Back home, coal sector remained in focus after Moody's Investors Service has said that large coal-importing nations, including India, will look to ramp up the output of domestic coal to strengthen energy security and lessen dependence on the import of fossil fuels. The government has recently mandated Coal India (CIL) to import coal as an emergency measure to avoid a shortage of coal for the country's power utilities and build up buffer stock. Meanwhile, sugar exports from India, the world's largest producer and second biggest exporter of the sweetener, touched a record 8.6 million tonne till May of the ongoing 2021-22 marketing year ending September.

Finally, the BSE Sensex fell 214.85 points or 0.39% to 54,892.49 and the CNX Nifty was down by 60.10 points or 0.37% to 16,356.25.   

The BSE Sensex touched high and low of 55,423.97 and 54,683.30, respectively. There were 13 stocks advancing against 17 stocks declining on the index. 

The broader indices ended in red; the BSE Mid cap index slipped 0.15%, while Small cap index was down by 0.33%.

The top gaining sectoral indices on the BSE were Realty up by 1.88%, Metal up by 0.52%, PSU up by 0.45%, IT up by 0.20% and Healthcare was up by 0.11%, while Telecom down by 1.62%, FMCG down by 0.95%, Energy down by 0.87%, Oil & Gas down by 0.69% and Industrials down by 0.49% were the top losing indices on BSE.

The top gainers on the Sensex were Tata Steel up by 1.70%, SBI up by 1.66%, Dr. Reddy's Lab up by 1.39%, Titan Coompany up by 1.32% and Bajaj Finance up by 1.25%. On the flip side, Bharti Airtel down by 3.31%, ITC down by 2.03%, Reliance Industries down by 1.74%, Asian Paints down by 1.44% and Axis Bank down by 1.03% were the top losers.

Meanwhile, Reserve Bank of India (RBI) has increased the policy repo rate under the liquidity adjustment facility (LAF) by 50 basis points (bps) to 4.90 per cent with immediate effect.
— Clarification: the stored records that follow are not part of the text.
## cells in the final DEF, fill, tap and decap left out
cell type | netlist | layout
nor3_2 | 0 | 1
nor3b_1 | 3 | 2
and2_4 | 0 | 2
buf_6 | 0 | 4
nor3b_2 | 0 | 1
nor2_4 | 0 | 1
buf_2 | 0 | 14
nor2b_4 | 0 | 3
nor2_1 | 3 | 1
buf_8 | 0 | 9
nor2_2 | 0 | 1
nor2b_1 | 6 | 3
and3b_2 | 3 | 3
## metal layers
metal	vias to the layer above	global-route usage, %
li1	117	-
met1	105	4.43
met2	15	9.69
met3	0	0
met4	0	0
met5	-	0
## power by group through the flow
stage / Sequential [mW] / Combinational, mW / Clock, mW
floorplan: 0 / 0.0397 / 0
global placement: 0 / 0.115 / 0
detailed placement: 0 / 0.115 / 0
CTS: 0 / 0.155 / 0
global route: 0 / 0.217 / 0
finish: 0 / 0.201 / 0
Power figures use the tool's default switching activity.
Consequently, the standing deposit facility (SDF) rate stands adjusted to 4.65 per cent and the marginal standing facility (MSF) rate and the Bank Rate to 5.15 per cent.

The RBI’s Monetary Policy Committee (MPC) also decided to remain focused on withdrawal of accommodation to ensure that inflation remains within the target going forward, while supporting growth. These decisions are in consonance with the objective of achieving the medium-term target for consumer price index (CPI) inflation of 4 per cent within a band of +/- 2 per cent, while supporting growth.

On the inflation front, inflation is now projected at 6.7 per cent in 2022-23, with Q1 at 7.5 per cent; Q2 at 7.4 per cent; Q3 at 6.2 per cent; and Q4 at 5.8 per cent, with risks evenly balanced, while the real GDP growth projection for 2022-23 is retained at 7.2 per cent, with Q1 at 16.2 per cent; Q2 at 6.2 per cent; Q3 at 4.1 per cent; and Q4 at 4.0 per cent, with risks broadly balanced.

The CNX Nifty traded in a range of 16,293.35 and 16,514.30. There were 22 stocks advancing against 28 stocks declining on the index.

The top gainers on Nifty were Tata Steel up by 1.71%, SBI up by 1.70%, Titan Company up by 1.34%, Dr. Reddy's Lab up by 1.33% and Bajaj Finance up by 1.29%. On the flip side, Bharti Airtel down by 3.21%, ITC down by 2.19%, Reliance Industries down by 1.76%, UPL down by 1.48% and Asian Paints down by 1.44% were the top losers.

European markets were trading lower, UK’s FTSE 100 decreased 28.88 points or 0.38% to 7,570.05, France’s CAC decreased 37.87 points or 0.55% to 6,464.48 and Germany’s DAX was down by 62.49 points or 0.43% to 14,494.13.

Asian markets settled mostly higher on Wednesday, despite growing fears that aggressive central bank policy tightening would dent global growth. The US Federal Reserve is expected to hike its benchmark interest rates by 50 basis points next week and again in July, while the European Central Bank is expected to lay the groundwork for an interest rate rise next month. Japanese shares gained tracking gains in Wall Street overnight, with technology heavyweights leading the climb. However, Seoul shares end marginally down after Q1 GDP growth was revised slightly down to 0.6 percent.